Emily Dobson (10 October 1842 – 5 June 1934) was an Australian philanthropist. She was known for her work supporting women's charities.

==Early life==
Dobson was born in Port Arthur, Tasmania on 10 October 1842 to Thomas James Lempriere and Charlotte Lempriere née Smith. She was educated at home by her father. Her sister, Fanny, became the singer Fanny Benson who was the mother of Lucy Charlotte Benson. Emily married lawyer and politician, Henry Dobson, at the Bothwell Church of England on 4 February 1868.

==Philanthropy work==
Dobson began her philanthropy work after her husband was elected to the Parliament of Tasmania in 1891. She became secretary of the Women's Sanitary Association in September 1891 which was founded to fight an outbreak of typhoid in Hobart. The group petitioned Hobart local council and ran candidates for the municipal election of 1892, alongside the men's Sanitary and General Improvement Association.
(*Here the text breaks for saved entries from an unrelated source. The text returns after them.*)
Context: an optimization exercise on an open-source flow, tuned for small area and a short achievable clock period. The choices shown serve that exercise and are no tape-out recipe. Where RTL was checked, it was by simulation tests only, not by an equivalence proof against the original. For runs 1 to 3, only the layout was checked, not whether the RTL still works. Power and IR drop assume default switching activity.

<file path="design/flow/design.v">
module Small_Alu(x, y, swap, eb, d, hb, hs, sign, sub, spec, nan);
  input [31:0] x, y;
  output swap;           
  output [7:0] eb;       
  output [7:0] d;        
  output hb, hs;         
  output sign;           
  output sub;            
  output spec;           
  output nan;            
  wire [7:0] ex = x[30:23], ey = y[30:23];
  assign swap = x[30:0] < y[30:0];
  wire [7:0] eb_raw = swap ? ey : ex;
  wire [7:0] es_raw = swap ? ex : ey;
  assign hb = |eb_raw;
  assign hs = |es_raw;
  assign eb = {eb_raw[7:1], eb_raw[0] | ~hb};
  wire [7:0] es = {es_raw[7:1], es_raw[0] | ~hs};
  assign d = eb - es;
  assign sign = swap ? y[31] : x[31];
  assign sub = x[31] ^ y[31];
  assign spec = &eb_raw;
  assign nan = spec & ((|(swap ? y[22:0] : x[22:0])) | (sub & (&es_raw)));
endmodule
module Mux_2(x, y, en, out);
  input [22:0] x, y;
  input en;
  output [22:0] out;
  assign out = en ? x : y;
endmodule
module Mux_3(x, y, en, out);
  input [22:0] x, y;
  input en;
  output [22:0] out;
  assign out = en ? y : x;
endmodule
module Shift_Right(d, m, outp);
  input [5:0] d;    
  input [23:0] m;
  output [26:0] outp;
  reg [25:0] al;
  reg st;
  always @(*) begin
    al = {m, 2'b00};
    st = 1'b0;
    if (d[5]) begin
      st = |m;
      al = 26'd0;
    end else begin
      if (d[4]) begin st = st | (|al[15:0]); al = al >> 16; end
      if (d[3]) begin st = st | (|al[7:0]);  al = al >> 8;  end
      if (d[2]) begin st = st | (|al[3:0]);  al = al >> 4;  end
      if (d[1]) begin st = st | (|al[1:0]);  al = al >> 2;  end
      if (d[0]) begin st = st | al[0];       al = al >> 1;  end
    end
  end
  assign outp = {al, st};
endmodule
module Big_Alu(sub, a, b, outp);
  input sub;
  input [23:0] a;        
  input [26:0] b;        
  output [27:0] outp;
  assign outp = {1'b0, a, 3'b000} + ({1'b0, b} ^ {28{sub}}) + {27'd0, sub};
endmodule
module Control(s, eb, sh, zero);
  input [27:0] s;
  input [7:0] eb;
  output [4:0] sh;
  output zero;
  reg [4:0] lz;
  reg found;
  integer i;
  always @(*) begin
    lz = 5'd28;
    found = 1'b0;
    for (i = 27; i >= 0; i = i - 1)
      if (!found && s[i]) begin
        lz = 27 - i;
        found = 1'b1;
      end
  end
  assign zero = ~|s;
  assign sh = ({3'd0, lz} < eb) ? lz : eb[4:0];
endmodule
module Incre_Decre(eb, sh, e);
  input [7:0] eb;
  input [4:0] sh;
  output [7:0] e;
  assign e = eb + 8'd1 - {3'd0, sh};
endmodule
module Shift_Left_Right(s, sh, out);
  input [27:0] s;
  input [4:0] sh;
  output [25:0] out;
  wire [27:0] t = s << sh;
  assign out = {t[27:3], |t[2:0]};
endmodule
module Rounding(sign, t, e, spec, nan, result, overflow);
  input sign;
  input [25:0] t;        
  input [7:0] e;
  input spec, nan;
  output [31:0] result;
  output overflow;
  wire up = t[1] & (t[2] | t[0]);
  wire [31:0] pk = {1'b0, (t[25] ? e : 8'd0), t[24:2]} + {31'd0, up};
  wire ovf = pk[31] | (&pk[30:23]);
  assign overflow = ~spec & ovf;
  assign result = spec ? (nan ? 32'h7fc00000 : {sign, 8'hff, 23'd0}) :
                  ovf ? {sign, 8'hff, 23'd0} : {sign, pk[30:0]};
endmodule
module Floating_Point_Addition(clk, reset, in_valid, x, y, out_valid, result, overflow);
input clk, reset;
input in_valid;
input [31:0] x, y;
output out_valid;
output [31:0] result;
output overflow;
localparam CUT0 = 0;
localparam CUT1 = 1;
localparam CUT2 = 1;
localparam CUT3 = 1;
localparam CUT4 = 1;
localparam CUT5 = 1;
localparam N = CUT0 + CUT1 + CUT2 + CUT3 + CUT4 + CUT5 + 1;
reg [N-1:0] valid;
always @(posedge clk) begin
  if (!reset) valid <= 0;
  else valid <= {valid, in_valid};
end
assign out_valid = valid[N-1];
reg [31:0] x0, y0;
generate if (CUT0) begin : c0
  always @(posedge clk) begin x0 <= x; y0 <= y; end
end else begin : n0
  always @(*) begin x0 = x; y0 = y; end
end endgenerate
wire swap, hb, hs, sign_w, sub_w, spec_w, nan_w;
wire [7:0] eb_w, d_w;
wire [22:0] fs_w, fb_w;
Small_Alu u_small_alu(.x(x0), .y(y0), .swap(swap), .eb(eb_w), .d(d_w), .hb(hb), .hs(hs),
  .sign(sign_w), .sub(sub_w), .spec(spec_w), .nan(nan_w));
Mux_2 u_mux_2(.x(x0[22:0]), .y(y0[22:0]), .en(swap), .out(fs_w));
Mux_3 u_mux_3(.x(x0[22:0]), .y(y0[22:0]), .en(swap), .out(fb_w));
reg [23:0] mb1, ms1;
reg [7:0] eb1;
reg [5:0] d1;    
reg sign1, sub1, spec1, nan1;
generate if (CUT1) begin : c1
  always @(posedge clk) begin
    mb1 <= {hb, fb_w}; ms1 <= {hs, fs_w}; eb1 <= eb_w; d1 <= {|d_w[7:5], d_w[4:0]};
    sign1 <= sign_w; sub1 <= sub_w; spec1 <= spec_w; nan1 <= nan_w;
  end
end else begin : n1
  always @(*) begin
    mb1 = {hb, fb_w}; ms1 = {hs, fs_w}; eb1 = eb_w; d1 = {|d_w[7:5], d_w[4:0]};
    sign1 = sign_w; sub1 = sub_w; spec1 = spec_w; nan1 = nan_w;
  end
end endgenerate
wire [26:0] al_w;
Shift_Right u_shift_right(.d(d1), .m(ms1), .outp(al_w));
reg [23:0] mb2;
reg [26:0] ms2;
reg [7:0] eb2;
reg sign2, sub2, spec2, nan2;
generate if (CUT2) begin : c2
  always @(posedge clk) begin
    mb2 <= mb1; ms2 <= al_w; eb2 <= eb1; sign2 <= sign1; sub2 <= sub1; spec2 <= spec1; nan2 <= nan1;
  end
end else begin : n2
  always @(*) begin
    mb2 = mb1; ms2 = al_w; eb2 = eb1; sign2 = sign1; sub2 = sub1; spec2 = spec1; nan2 = nan1;
  end
end endgenerate
wire [27:0] sum_w;
Big_Alu u_big_alu(.sub(sub2), .a(mb2), .b(ms2), .outp(sum_w));
reg [27:0] s3;
reg [7:0] eb3;
reg sign3, sub3, spec3, nan3;
generate if (CUT3) begin : c3
  always @(posedge clk) begin
    s3 <= sum_w; eb3 <= eb2; sign3 <= sign2; sub3 <= sub2; spec3 <= spec2; nan3 <= nan2;
  end
end else begin : n3
  always @(*) begin
    s3 = sum_w; eb3 = eb2; sign3 = sign2; sub3 = sub2; spec3 = spec2; nan3 = nan2;
  end
end endgenerate
wire [4:0] sh_w;
wire zero_w;
Control u_control(.s(s3), .eb(eb3), .sh(sh_w), .zero(zero_w));
reg [27:0] s4;
reg [4:0] sh4;
reg [7:0] eb4;
reg sign4, spec4, nan4;
generate if (CUT4) begin : c4
  always @(posedge clk) begin
    s4 <= s3; sh4 <= sh_w; eb4 <= eb3; sign4 <= sign3 & ~(sub3 & zero_w); spec4 <= spec3; nan4 <= nan3;
  end
end else begin : n4
  always @(*) begin
    s4 = s3; sh4 = sh_w; eb4 = eb3; sign4 = sign3 & ~(sub3 & zero_w); spec4 = spec3; nan4 = nan3;
  end
end endgenerate
wire [25:0] t_w;
wire [7:0] e_w;
Shift_Left_Right u_shift_left_right(.s(s4), .sh(sh4), .out(t_w));
Incre_Decre u_incre_decre(.eb(eb4), .sh(sh4), .e(e_w));
reg [25:0] t5;
reg [7:0] e5;
reg sign5, spec5, nan5;
generate if (CUT5) begin : c5
  always @(posedge clk) begin
    t5 <= t_w; e5 <= e_w; sign5 <= sign4; spec5 <= spec4; nan5 <= nan4;
  end
end else begin : n5
  always @(*) begin
    t5 = t_w; e5 = e_w; sign5 = sign4; spec5 = spec4; nan5 = nan4;
  end
end endgenerate
wire [31:0] res_w;
wire ovf_w;
Rounding u_rounding(.sign(sign5), .t(t5), .e(e5), .spec(spec5), .nan(nan5),
  .result(res_w), .overflow(ovf_w));
reg [31:0] result;
reg overflow;
always @(posedge clk) begin
  result <= res_w;
  overflow <= ovf_w;
end
endmodule
</file>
In 1892 Mary Jane Brabazon, Countess of Meath and her husband visited New Zealand and Tasmania. In Hobart she spoke about the success of the Ministering Children's League. It was agreed to start a group in Hobart. By 1906 there was a home in Victoria. In 1892 Dobson's founded a local Ministering Children's League. In 1898 she founded the ladies' committee of the Blind, Deaf and Dumb Institution. Dobson also supported nursing institutions and was one of the founders of the New Town Consumptives' Sanatorium in 1905 as well as being a life-long patron of the Tasmanian Bush Nursing Association.

Dobson was also a supporter of temperance and was the vice-president of the Women's Christian Temperance Union of Tasmania.

In 1899, she became vice-president of the newly founded National Council of Women of Tasmania and attended the 1899 International Council of Women meeting in London and was a delegate at the International Woman Suffrage Alliance Congress in Amsterdam in 1908. In 1919, the National Council of Women of Tasmania established the Emily Dobson Philanthropic Prize in recognition of her work.

Dobson died in Hobart on 5 June 1934 and was buried in Queenborough cemetery.